Most studies find that only 25%-50% of bullied children talk to an adult about the bullying. Boys and
older children are less likely than girls and younger children to tell adults about bullying.Why are
children reluctant to report bullying? They may fear retaliation by children doing the bullying. They also
may fear that adults won't take their concerns seriously or will deal inappropriately with the bullying situation.
8. Children and youth who bully are mostly loners with few social skills.
Children who bully usually do not lack friends. In fact, some research finds that they have larger friendship networks than other children. Importantly, they usually have at least a small group of friends who support and encourage their bullying behavior. Bullies also generally have more leadership skills than victims of bullying or children not involved in bullying.
9. Bullied kids need to learn how to deal with bullying on their own.
Some children have the confidence and skills to stop bullying when it happens, but many do not. Moreover, children shouldn’t be expected to deal with bullying on their own. Bullying is a form of victimization or peer abuse. Just as society does not expect victims of other types of abuse (e.g., child maltreatment or domestic abuse) to “deal with it on their own,”we should not expect this from victims of bullying.
Adults have critical roles to play in helping to stop bullying, as do other children who witness or observe bullying. To learn more about what you can do to help, visit http://www.stopbullyingnow.hrsa.gov/adult/indexAdult.asp?Area=teacherscorner
10. Most children and youth who observe bullying don’t want to get involved.
The good news is that most children and youth think that bullying is “not cool” and feel that they should do something if they see it happen. In a recent study of tweens, (Brown, Birch, & Kancherla, 2005), 56% said that they usually either say or do something to try to stop bullying that they observe or tell someone who could help. These children and youth play a critical role in helping stop bullying in schools and communities.

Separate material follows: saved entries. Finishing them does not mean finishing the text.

This design comes from an exercise in tuning for small area, a short achievable clock period and few clock cycles on the open sky130 flow, not from production work. Function was checked by simulation only, so behaviour that the tests miss may differ from the original. No activity file was given, so power comes from the tool's default toggle rates.

==> design.v <==
package fbfl_pkg;
  localparam int COUNT_W  = 9;
  localparam int BYTES_W  = 13;
  localparam int INDEX_W  = 8;
  localparam int OFFSET_W = 20;
  typedef logic [1:0]          status_t;
  typedef logic [0:0]          op_t;
  typedef logic [0:0]          cfg_index_t;
  typedef logic [COUNT_W-1:0]  count_t;
  typedef logic [BYTES_W-1:0]  bytes_t;
  typedef logic [INDEX_W-1:0]  index_t;
  typedef logic [OFFSET_W-1:0] offset_t;
  localparam status_t STATUS_OK    = 2'd0;
  localparam status_t STATUS_EMPTY = 2'd1;
  localparam status_t STATUS_RANGE = 2'd2;
  localparam op_t OP_ALLOC = 1'b0;
  localparam op_t OP_FREE  = 1'b1;
  localparam cfg_index_t CFG_BLOCK_COUNT = 1'b0;
  localparam cfg_index_t CFG_BLOCK_BYTES = 1'b1;
  localparam count_t RESET_COUNT_MAX = 9'd256;
  localparam bytes_t RESET_BYTES     = 13'd8;
endpackage
module fixed_block_free_list_allocator #(
  parameter int MAX_BLOCKS  = 256,
  parameter int ALIGN_BYTES = 8
) (
  input  logic                 clk,
  input  logic                 rst,
  input  logic                 cfg_write,
  input  fbfl_pkg::cfg_index_t cfg_index,
  input  fbfl_pkg::bytes_t     cfg_data,
  input  logic                 in_valid,
  output logic                 in_stall,
  input  fbfl_pkg::op_t        op,
  input  fbfl_pkg::index_t     block_index,
  output logic                 out_valid,
  input  logic                 out_stall,
  output fbfl_pkg::status_t    status,
  output fbfl_pkg::index_t     granted_index,
  output fbfl_pkg::offset_t    byte_offset,
  output fbfl_pkg::count_t     free_count
);
  localparam int IW = $clog2(MAX_BLOCKS);
  localparam int CW = ((IW > fbfl_pkg::COUNT_W) ? IW : fbfl_pkg::COUNT_W) + 1;
  localparam int XW = fbfl_pkg::BYTES_W + 1;
  localparam int MW = 21;
  localparam int RECIP_SHIFT = 20;
  localparam logic [MW-1:0] ALIGN_RECIP = MW'((1 << RECIP_SHIFT) / ALIGN_BYTES);
  localparam int QW = XW + 7;
  localparam int OW = (IW + XW > fbfl_pkg::OFFSET_W) ? IW + XW : fbfl_pkg::OFFSET_W;
  localparam fbfl_pkg::count_t RESET_COUNT = (MAX_BLOCKS > 256) ? fbfl_pkg::RESET_COUNT_MAX
                                                      : fbfl_pkg::COUNT_W'(MAX_BLOCKS);
  localparam fbfl_pkg::count_t COUNT_CLAMP = (MAX_BLOCKS > 511) ? 9'd511 : fbfl_pkg::COUNT_W'(MAX_BLOCKS);
  localparam logic [1:0] ST_SWEEP  = 2'd0;
  localparam logic [1:0] ST_IDLE   = 2'd1;
  localparam logic [1:0] ST_ALLOC  = 2'd2;
  localparam logic [1:0] ST_FINISH = 2'd3;
  logic [1:0]       state;
  fbfl_pkg::count_t           block_count;
  fbfl_pkg::bytes_t           block_bytes;
  logic [1:0]       settle;
  logic [XW+MW-1:0] mult_prod;
  logic [XW-1:0]    aligned;
  logic             head_end;
  logic [IW-1:0]    head_idx;
  fbfl_pkg::count_t           free_counter;
  logic [IW-1:0]    sweep_idx;
  logic [IW:0]      link_mem [MAX_BLOCKS];
  logic [IW:0]      rdata;
  fbfl_pkg::status_t          pend_status;
  fbfl_pkg::index_t           pend_index;
  fbfl_pkg::offset_t          pend_offset;
  fbfl_pkg::count_t           pend_count;
  logic             accept;
  logic             slot_free;
  logic             idx_ok;
  fbfl_pkg::count_t           cnt_inc;
  fbfl_pkg::count_t           cnt_dec;
  logic [CW-1:0]    head_ext;
  logic [OW-1:0]    off_prod;
  logic [CW-1:0]    sweep_next;
  logic             sweep_last;
  logic [IW:0]      sweep_link;
  logic             wr_en;
  logic [IW-1:0]    wr_addr;
  logic [IW:0]      wr_data;
  logic             rd_en;
  logic [XW-1:0]    round_x;
  logic [XW-1:0]    q0;
  logic [QW-1:0]    qa_full;
  logic [XW-1:0]    qa;
  logic [XW-1:0]    rem;
  fbfl_pkg::count_t           count_wr;
  logic             res_ready;
  fbfl_pkg::status_t          res_status;
  fbfl_pkg::index_t           res_index;
  fbfl_pkg::offset_t          res_offset;
  fbfl_pkg::count_t           res_count;
  assign in_stall  = (state != ST_IDLE) || (settle != 2'd0);
  assign accept    = in_valid && !in_stall;
  assign slot_free = !out_valid || !out_stall;
  assign idx_ok    = ({1'b0, block_index} < block_count);
  assign cnt_inc   = (free_counter < block_count) ? free_counter + 9'd1 : free_counter;
  assign cnt_dec   = (free_counter != '0) ? free_counter - 9'd1 : free_counter;
  assign head_ext  = CW'(head_idx);
  assign off_prod  = OW'(head_idx) * OW'(aligned);
  assign sweep_next = CW'(sweep_idx) + CW'(1);
  assign sweep_last = (sweep_next >= CW'(block_count));
  assign sweep_link = sweep_last ? {1'b1, IW'(0)} : {1'b0, sweep_next[IW-1:0]};
  assign wr_en   = (state == ST_SWEEP) ||
                   ((state == ST_IDLE) && accept && (op == fbfl_pkg::OP_FREE) && idx_ok);
  assign wr_addr = (state == ST_SWEEP) ? sweep_idx : IW'(block_index);
  assign wr_data = (state == ST_SWEEP) ? sweep_link : {head_end, head_idx};
  assign rd_en   = (state == ST_IDLE) && accept && (op == fbfl_pkg::OP_ALLOC) && !head_end;
  assign round_x = XW'(block_bytes) + XW'(ALIGN_BYTES - 1);
  assign q0      = mult_prod[RECIP_SHIFT +: XW];
  assign qa_full = QW'(q0) * QW'(ALIGN_BYTES);
  assign qa      = qa_full[XW-1:0];
  assign rem     = round_x - qa;
  always_comb begin
    count_wr = cfg_data[fbfl_pkg::COUNT_W-1:0];
    if (count_wr == '0) begin
      count_wr = 9'd1;
    end else if (CW'(count_wr) > CW'(COUNT_CLAMP)) begin
      count_wr = COUNT_CLAMP;
    end
  end
  always_comb begin
    res_ready  = 1'b0;
    res_status = fbfl_pkg::STATUS_OK;
    res_index  = '0;
    res_offset = '0;
    res_count  = free_counter;
    if ((state == ST_IDLE) && accept) begin
      if (op == fbfl_pkg::OP_FREE) begin
        res_ready  = 1'b1;
        res_status = idx_ok ? fbfl_pkg::STATUS_OK : fbfl_pkg::STATUS_RANGE;
        res_count  = idx_ok ? cnt_inc : free_counter;
      end else if (head_end) begin
        res_ready  = 1'b1;
        res_status = fbfl_pkg::STATUS_EMPTY;
      end
    end else if (state == ST_ALLOC) begin
      res_ready  = 1'b1;
      res_index  = pend_index;
      res_offset = pend_offset;
      res_count  = cnt_dec;
    end
  end
  always_ff @(posedge clk) begin
    if (wr_en) begin
      link_mem[wr_addr] <= wr_data;
    end
  end
  always_ff @(posedge clk) begin
    if (rd_en) begin
      rdata <= link_mem[head_idx];
    end
  end
  always_ff @(posedge clk) begin
    mult_prod <= (XW + MW)'(round_x) * (XW + MW)'(ALIGN_RECIP);
    aligned   <= (rem >= XW'(ALIGN_BYTES)) ? qa + XW'(ALIGN_BYTES) : qa;
  end
  always_ff @(posedge clk) begin
    if (rst) begin
      state        <= ST_SWEEP;
      sweep_idx    <= '0;
      block_count  <= RESET_COUNT;
      block_bytes  <= fbfl_pkg::RESET_BYTES;
      settle       <= 2'd2;
      out_valid    <= 1'b0;
      head_end     <= 1'b1;
      head_idx     <= '0;
      free_counter <= '0;
    end else begin
      if (settle != 2'd0) begin
        settle <= settle - 2'd1;
      end
      if (out_valid && !out_stall) begin
        out_valid <= 1'b0;
      end
      case (state)
        ST_SWEEP: begin
          if (sweep_last) begin
            state        <= ST_IDLE;
            head_end     <= 1'b0;
            head_idx     <= '0;
            free_counter <= block_count;
          end else begin
            sweep_idx <= sweep_next[IW-1:0];
          end
        end
        ST_IDLE: begin
          if (accept) begin
            if (op == fbfl_pkg::OP_FREE) begin
              if (idx_ok) begin
                head_idx     <= IW'(block_index);
                head_end     <= 1'b0;
                free_counter <= cnt_inc;
              end
            end else if (!head_end) begin
              state <= ST_ALLOC;
            end
          end
        end
        ST_ALLOC: begin
          head_end     <= rdata[IW];
          head_idx     <= rdata[IW-1:0];
          free_counter <= cnt_dec;
          state        <= ST_IDLE;
        end
        ST_FINISH: begin
          if (slot_free) begin
            out_valid <= 1'b1;
            state     <= ST_IDLE;
          end
        end
        default: begin
          state <= ST_IDLE;
        end
      endcase
      if (res_ready) begin
        if (slot_free) begin
          out_valid <= 1'b1;
        end else begin
          state <= ST_FINISH;
        end
      end
      if (cfg_write) begin
        case (cfg_index)
          fbfl_pkg::CFG_BLOCK_COUNT: begin
            block_count <= count_wr;
            sweep_idx   <= '0;
            state       <= ST_SWEEP;
          end
          fbfl_pkg::CFG_BLOCK_BYTES: begin
            block_bytes <= cfg_data;
            settle      <= 2'd2;
          end
          default: begin
            block_bytes <= block_bytes;
          end
        endcase
      end
    end
  end
  always_ff @(posedge clk) begin
    if (rd_en) begin
      pend_index  <= head_ext[fbfl_pkg::INDEX_W-1:0];
      pend_offset <= off_prod[fbfl_pkg::OFFSET_W-1:0];
    end
    if (res_ready && !slot_free) begin
      pend_status <= res_status;
      pend_index  <= res_index;
      pend_offset <= res_offset;
      pend_count  <= res_count;
    end
    if (res_ready && slot_free) begin
      status        <= res_status;
      granted_index <= res_index;
      byte_offset   <= res_offset;
      free_count    <= res_count;
    end else if ((state == ST_FINISH) && slot_free) begin
      status        <= pend_status;
      granted_index <= pend_index;
      byte_offset   <= pend_offset;
      free_count    <= pend_count;
    end
  end
endmodule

What Should I Do If I'm Bullied?
What is bullying?
Bullying happens when someone hurts or scares another person on purpose. The person being bullied has a hard time defending himself or herself. Ususally, bullying happens over and over. Sometimes bullying is easy to notice, such as with hitting or name calling, and other times it's hard to see, like with leaving a person out or saying mean things behind someone's back. Both boys and girls bully, and both boys and girls get bullied. Bullying is not fair, and it hurts.
How to deal with bullying:
•Tell your parents or other trusted adults. They can help stop the bullying.
•If you are bullied at school, tell your teacher, school counselor, or principal. Telling is not tattling.
•Don't fight back. Don't try to bully those who bully you.*
•Try not to show anger or fear. Students who bully like to see that they can upset you.
•Calmly tell the student to stop...or say nothing and then walk away.
•Use humor, if this is easy for you to do. (For example, if a student makes fun of your clothing, laugh and say, “Yeah, I think this shirt is kind of funny-looking, too.”)*
•Try to avoid situations in which bullying is likely to happen. You might want to avoid areas of the school where there are not many students or teachers around.
•Make sure you aren't alone in the bathroom or locker room.
•Sit near the front of the bus.
•Don't bring expensive things or lots of money to school.
•Sit with a group of friends at lunch.
•Take a different route through hallways or walk with friends or a teacher to your classes.